Number of 'significant' results: 2 out of 20

Figure 1: When you test 20 random (unrelated) variables, some will appear significant by chance

Any “significant” result here is a false positive — there is no real relationship. This is why multiple testing corrections matter.

Visualization: Callback Rates by Name Type and Resume Quality

rate_by_quality <- resumes |>
  group_by(name_type, resume_quality) |>
  summarize(callback_rate = mean(callback == "Yes"), .groups = "drop")

ggplot(rate_by_quality, aes(x = resume_quality, y = callback_rate,
                            fill = name_type)) +
  geom_col(position = "dodge", width = 0.7) +
  scale_fill_moe() +
  scale_y_continuous(labels = scales::percent_format()) +
  labs(
    title = "Callback Rates by Name Type and Resume Quality",
    subtitle = "The gap persists across both quality levels",
    x = "Resume Quality",
    y = "Callback Rate",
    fill = "Name Type"
  ) +
  theme_moe()

Figure 2: Callback rates by name type and resume quality

The discrimination gap is visible at both quality levels. Higher-quality resumes get more callbacks overall, but the disparity between name types persists.

Try It Yourself

Does callback rate differ by gender? Use prop.test() or chisq.test() to test whether callback rates differ between male and female applicants. What do you find?
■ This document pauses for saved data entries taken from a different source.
This design comes from an exercise in tuning for small area, a short achievable clock period and few clock cycles per item on the open sky130 flow, not from production work. Power is estimated from default activity; no workload was simulated.

==> 11-15: inputs <==
// j1587_msgdec
module j1587_msgdec (
    input  wire         clk,
    input  wire         rst,
    input  wire         start,
    input  wire [255:0] frame,
    input  wire [5:0]   frame_len,
    output reg          done,
    output reg  [3:0]   err,
    output reg  [7:0]   mid,
    output reg  [3:0]   nparams,
    output reg  [80:0]  par_pid,    
    output reg  [44:0]  par_pos,    
    output reg  [44:0]  par_dlen    
);
export LEC_CHECK = 0
export CAP_MARGIN = 20
export CORE_MARGIN = 2
export CORE_UTILIZATION = 40
export SETUP_SLACK_MARGIN = 3.5
export SLEW_MARGIN = 20
create_clock -name core_clock -period 7.0 [get_ports {clk}]
standard.sh (not shown) runs the stock make flow with config.mk's settings and CLKGATE_MAP_FILE= SYNTH_SCRIPT=/design/flow/synth_recipe.tcl, a recipe that flattens the netlist after the stock synthesis.
==> flow/flow/run.sh <==
#!/bin/bash
# The standard layout, with two changes:
#  - plain buffers (buf_1) on the ports instead of the flow's default port
#    buffer cell;
#  - after the standard synthesis, fixinv.py removes the inverters that
#    synthesis leaves around full adders (choosing, per full adder, whether
#    it takes its inputs complemented); Yosys then proves the new netlist
#    equivalent to synthesis's, and the flow goes on from the new netlist
#    (or from synthesis's own, if anything here fails).
export BUFFER_PORTS_ARGS="-buffer_cell sky130_fd_sc_hd__buf_1"
bash standard.sh synth > synth.log 2>&1 || exit 1
R=orfs/results/sky130hd/j1587_msgdec/base
LIB=$FLOW_HOME/platforms/sky130hd/lib/sky130_fd_sc_hd__tt_025C_1v80.lib
cp $R/1_2_yosys.v synth_netlist.v
if python3 flow/fixinv.py synth_netlist.v fixed_netlist.v > fixinv.log 2>&1; then
  cat > eq.ys <<EOY
read_liberty -ignore_miss_func $LIB
read_verilog synth_netlist.v
rename $FLOW_TOP gold
read_verilog fixed_netlist.v
rename $FLOW_TOP gate
flatten
opt_clean
cd gate
rename -hide w:_* w:fixinv*
cd gold
rename -hide w:_*
cd
equiv_make gold gate equiv
hierarchy -top equiv
equiv_simple -seq 2
equiv_induct
equiv_status -assert
EOY
  if timeout 1200 yosys -q eq.ys > eq.log 2>&1; then
    echo "equivalence proven; using fixed_netlist.v" >> fixinv.log
    cp fixed_netlist.v $R/1_2_yosys.v
    rm -f $R/1_synth.odb $R/1_synth.sdc
  else
    echo "equivalence not proven; using synthesis's netlist" >> fixinv.log
  fi
fi
bash standard.sh > standard.log 2>&1
Other scripts of this flow, unchanged in this note and not shown: flow/flow/fixinv.py
==> 11-21: changes against 11-15 <==
--- a/flow/design.v
+++ b/flow/design.v
@@ -28,57 +28,40 @@
     reg [7:0] lr;            
     reg [7:0] nr;            
     reg [3:0] slot;          
     reg [1:0] perr;          
     reg       page2;         
     reg       longr;         
     reg [14:0] csa_q;      
     reg [52:0] csb_q;
-    reg [11:0] cs2_q;
+    reg       csum_bad_q;
     reg [7:0] pid_r  [0:8];
     reg [4:0] pos_r  [0:8];
     reg [4:0] dlen_r [0:8];
     wire [7:0] b0 = frame[7:0];
     wire [7:0] b1 = frame[15:8];
     wire [7:0] b2 = frame[23:16];
     wire [7:0] b3 = frame[31:24];
+    wire [4:0]  len_hgt;     
+    wire [4:0]  len_heq;     
+    wire [7:0]  len_lgt;     
     wire [31:0] inlen;
-    assign inlen[0] = (frame_len[5]) | (frame_len[4]) | (frame_len[3]) | (frame_len[2]) | (frame_len[1]) | (frame_len[0]);
-    assign inlen[1] = (frame_len[5]) | (frame_len[4]) | (frame_len[3]) | (frame_len[2]) | (frame_len[1]);
-    assign inlen[2] = (frame_len[5]) | (frame_len[4]) | (frame_len[3]) | (frame_len[2]) | (frame_len[1] & frame_len[0]);
-    assign inlen[3] = (frame_len[5]) | (frame_len[4]) | (frame_len[3]) | (frame_len[2]);
-    assign inlen[4] = (frame_len[5]) | (frame_len[4]) | (frame_len[3]) | (frame_len[2] & frame_len[1]) | (frame_len[2] & frame_len[0]);
-    assign inlen[5] = (frame_len[5]) | (frame_len[4]) | (frame_len[3]) | (frame_len[2] & frame_len[1]);
-    assign inlen[6] = (frame_len[5]) | (frame_len[4]) | (frame_len[3]) | (frame_len[2] & frame_len[1] & frame_len[0]);
-    assign inlen[7] = (frame_len[5]) | (frame_len[4]) | (frame_len[3]);
-    assign inlen[8] = (frame_len[5]) | (frame_len[4]) | (frame_len[3] & frame_len[2]) | (frame_len[3] & frame_len[1]) | (frame_len[3] & frame_len[0]);
-    assign inlen[9] = (frame_len[5]) | (frame_len[4]) | (frame_len[3] & frame_len[2]) | (frame_len[3] & frame_len[1]);
-    assign inlen[10] = (frame_len[5]) | (frame_len[4]) | (frame_len[3] & frame_len[2]) | (frame_len[3] & frame_len[1] & frame_len[0]);
-    assign inlen[11] = (frame_len[5]) | (frame_len[4]) | (frame_len[3] & frame_len[2]);
-    assign inlen[12] = (frame_len[5]) | (frame_len[4]) | (frame_len[3] & frame_len[2] & frame_len[1]) | (frame_len[3] & frame_len[2] & frame_len[0]);
-    assign inlen[13] = (frame_len[5]) | (frame_len[4]) | (frame_len[3] & frame_len[2] & frame_len[1]);
-    assign inlen[14] = (frame_len[5]) | (frame_len[4]) | (frame_len[3] & frame_len[2] & frame_len[1] & frame_len[0]);
-    assign inlen[15] = (frame_len[5]) | (frame_len[4]);
-    assign inlen[16] = (frame_len[5]) | (frame_len[4] & frame_len[3]) | (frame_len[4] & frame_len[2]) | (frame_len[4] & frame_len[1]) | (frame_len[4] & frame_len[0]);
-    assign inlen[17] = (frame_len[5]) | (frame_len[4] & frame_len[3]) | (frame_len[4] & frame_len[2]) | (frame_len[4] & frame_len[1]);
-    assign inlen[18] = (frame_len[5]) | (frame_len[4] & frame_len[3]) | (frame_len[4] & frame_len[2]) | (frame_len[4] & frame_len[1] & frame_len[0]);
-    assign inlen[19] = (frame_len[5]) | (frame_len[4] & frame_len[3]) | (frame_len[4] & frame_len[2]);
-    assign inlen[20] = (frame_len[5]) | (frame_len[4] & frame_len[3]) | (frame_len[4] & frame_len[2] & frame_len[1]) | (frame_len[4] & frame_len[2] & frame_len[0]);
-    assign inlen[21] = (frame_len[5]) | (frame_len[4] & frame_len[3]) | (frame_len[4] & frame_len[2] & frame_len[1]);
-    assign inlen[22] = (frame_len[5]) | (frame_len[4] & frame_len[3]) | (frame_len[4] & frame_len[2] & frame_len[1] & frame_len[0]);
-    assign inlen[23] = (frame_len[5]) | (frame_len[4] & frame_len[3]);
-    assign inlen[24] = (frame_len[5]) | (frame_len[4] & frame_len[3] & frame_len[2]) | (frame_len[4] & frame_len[3] & frame_len[1]) | (frame_len[4] & frame_len[3] & frame_len[0]);
-    assign inlen[25] = (frame_len[5]) | (frame_len[4] & frame_len[3] & frame_len[2]) | (frame_len[4] & frame_len[3] & frame_len[1]);
-    assign inlen[26] = (frame_len[5]) | (frame_len[4] & frame_len[3] & frame_len[2]) | (frame_len[4] & frame_len[3] & frame_len[1] & frame_len[0]);
-    assign inlen[27] = (frame_len[5]) | (frame_len[4] & frame_len[3] & frame_len[2]);
-    assign inlen[28] = (frame_len[5]) | (frame_len[4] & frame_len[3] & frame_len[2] & frame_len[1]) | (frame_len[4] & frame_len[3] & frame_len[2] & frame_len[0]);
-    assign inlen[29] = (frame_len[5]) | (frame_len[4] & frame_len[3] & frame_len[2] & frame_len[1]);
-    assign inlen[30] = (frame_len[5]) | (frame_len[4] & frame_len[3] & frame_len[2] & frame_len[1] & frame_len[0]);
-    assign inlen[31] = (frame_len[5]);
+    generate
+        for (g = 0; g < 5; g = g + 1) begin : g_hi
+            assign len_hgt[g] = (frame_len[5:3] > g);
+            assign len_heq[g] = (frame_len[5:3] == g);
+        end
+        for (g = 0; g < 8; g = g + 1) begin : g_lo
+            assign len_lgt[g] = (frame_len[2:0] > g);
+        end
+        for (g = 0; g < 32; g = g + 1) begin : g_in
+            assign inlen[g] = len_hgt[g / 8] | (len_heq[g / 8] & len_lgt[g % 8]);
+        end
+    endgenerate
     wire pg_in = inlen[2] && (b1 == 8'hFF);
     wire [255:0] fm;
     generate
         for (g = 0; g < 32; g = g + 1) begin : g_mask
             if (g < 4) begin : g_keep
                 assign fm[8*g +: 8] = frame[8*g +: 8];
             end else begin : g_cut
                 assign fm[8*g +: 8] = frame[8*g +: 8] & {8{inlen[g]}};
@@ -480,25 +463,24 @@
     wire cs391 = cs381 ^ cs382 ^ cs371;
     wire cs392 = cs384 ^ cs385 ^ csb_q[28];
     wire cs393 = (cs384 & cs385) | (cs384 & csb_q[28]) | (cs385 & csb_q[28]);
     wire cs394 = cs386 ^ cs387 ^ csb_q[36];
     wire cs395 = (cs386 & cs387) | (cs386 & csb_q[36]) | (cs387 & csb_q[36]);
     wire cs396 = cs388 ^ cs389 ^ csb_q[44];
     wire cs397 = (cs388 & cs389) | (cs388 & csb_q[44]) | (cs389 & csb_q[44]);
     wire cs398 = cs390 ^ cs391 ^ csb_q[52];
-    wire [11:0] cs2_d = {cs398, cs397, cs396, cs395, cs394, cs393, cs392, cs383, cs372, cs348, csb_q[1], cs311};
-    wire csum_bad_2 = (cs2_q[0] ^ cs2_q[1]) |
-        (cs2_q[2] ^ 1'b0 ^ (cs2_q[0] | cs2_q[1])) |
-        (cs2_q[3] ^ 1'b0 ^ (cs2_q[2] | 1'b0)) |
-        (cs2_q[4] ^ 1'b0 ^ (cs2_q[3] | 1'b0)) |
-        (cs2_q[5] ^ 1'b0 ^ (cs2_q[4] | 1'b0)) |
-        (cs2_q[6] ^ cs2_q[7] ^ (cs2_q[5] | 1'b0)) |
-        (cs2_q[8] ^ cs2_q[9] ^ (cs2_q[6] | cs2_q[7])) |
-        (cs2_q[10] ^ cs2_q[11] ^ (cs2_q[8] | cs2_q[9]));
+    wire csum_bad_d = (cs311 ^ csb_q[1]) |
+        (cs348 ^ 1'b0 ^ (cs311 | csb_q[1])) |
+        (cs372 ^ 1'b0 ^ (cs348 | 1'b0)) |
+        (cs383 ^ 1'b0 ^ (cs372 | 1'b0)) |
+        (cs392 ^ 1'b0 ^ (cs383 | 1'b0)) |
+        (cs393 ^ cs394 ^ (cs392 | 1'b0)) |
+        (cs395 ^ cs396 ^ (cs393 | cs394)) |
+        (cs397 ^ cs398 ^ (cs395 | cs396));
     wire csum_bad_a = (csa_q[0] ^ csa_q[1]) |
         (csa_q[2] ^ csa_q[3] ^ (csa_q[0] | csa_q[1])) |
         (csa_q[4] ^ 1'b0 ^ (csa_q[2] | csa_q[3])) |
         (csa_q[5] ^ csa_q[6] ^ (csa_q[4] | 1'b0)) |
         (csa_q[7] ^ csa_q[8] ^ (csa_q[5] | csa_q[6])) |
         (csa_q[9] ^ csa_q[10] ^ (csa_q[7] | csa_q[8])) |
         (csa_q[11] ^ csa_q[12] ^ (csa_q[9] | csa_q[10])) |
         (csa_q[13] ^ csa_q[14] ^ (csa_q[11] | csa_q[12]));
@@ -585,17 +567,17 @@
     wire fin  = act & (s_err | s_fin);
     wire hold = start & s_fin & ~s_err & inlen[6];
     always @(posedge clk) begin
         mid        <= b0;
         page2      <= pg_in;
         longr      <= inlen[21];
         csa_q      <= csa_d;
         csb_q      <= csb_d;
-        cs2_q      <= cs2_d;
+        csum_bad_q <= csum_bad_d;
         quick      <= start;
         if (rst) begin
             busy <= 1'b0;
             done <= 1'b0;
         end else begin
             busy <= (act & ~fin) | hold;
             done <= (fin & ~hold) | (busy & wt);
         end
@@ -615,17 +597,17 @@
                 dlen_r[i] <= s_dl;
             end
     end
     always @* begin
         case (perr)
             2'd1:    err = E_INV_PID;
             2'd2:    err = E_TRUNC;
             2'd3:    err = E_INV_LEN;
-            default: err = (quick ? csum_bad_a : csum_bad_2) ? E_CHECKSUM :
+            default: err = (quick ? csum_bad_a : csum_bad_q) ? E_CHECKSUM :
                            (longr ? E_TOO_LONG : E_NONE);
         endcase
         nparams = slot;
         for (i = 0; i < 9; i = i + 1) begin
             par_pid[9*i +: 9]  = {page2, pid_r[i]};
             par_pos[5*i +: 5]  = (i == 0) ? {3'b000, page2, ~page2} : pos_r[i];
             par_dlen[5*i +: 5] = dlen_r[i];
         end
==> reports/qor.yml <==
fp.dieH_um: 236
outcome: "no timing/DRC/antenna violations"
clock_latency_ns: 0.58
pwr-share-clk_pct: 14.6
seq_power_w: 0.00267
tightestPinTransition_ns: 1.09
drive_above_1_share_pct: 26.6
dp.cells: 3155
critical_path.endpoint: "err[1]"
dr_wl_met3_um: 12500
p_clk_w: 0.00177
timing.rr.start: "dr[0]"
crit_cells: 9
grt_start_max_net_pins: 35
# the run above: 11-15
Does gender discrimination appear in these data?
How common are false positives? Run the p-hacking simulation 100 times (each time testing 20 random variables). In what fraction of the 100 runs do you find at least one “significant” result? The theoretical answer is \(1 - (1 - 0.05)^{20} \approx 0.64\). Does your simulation match?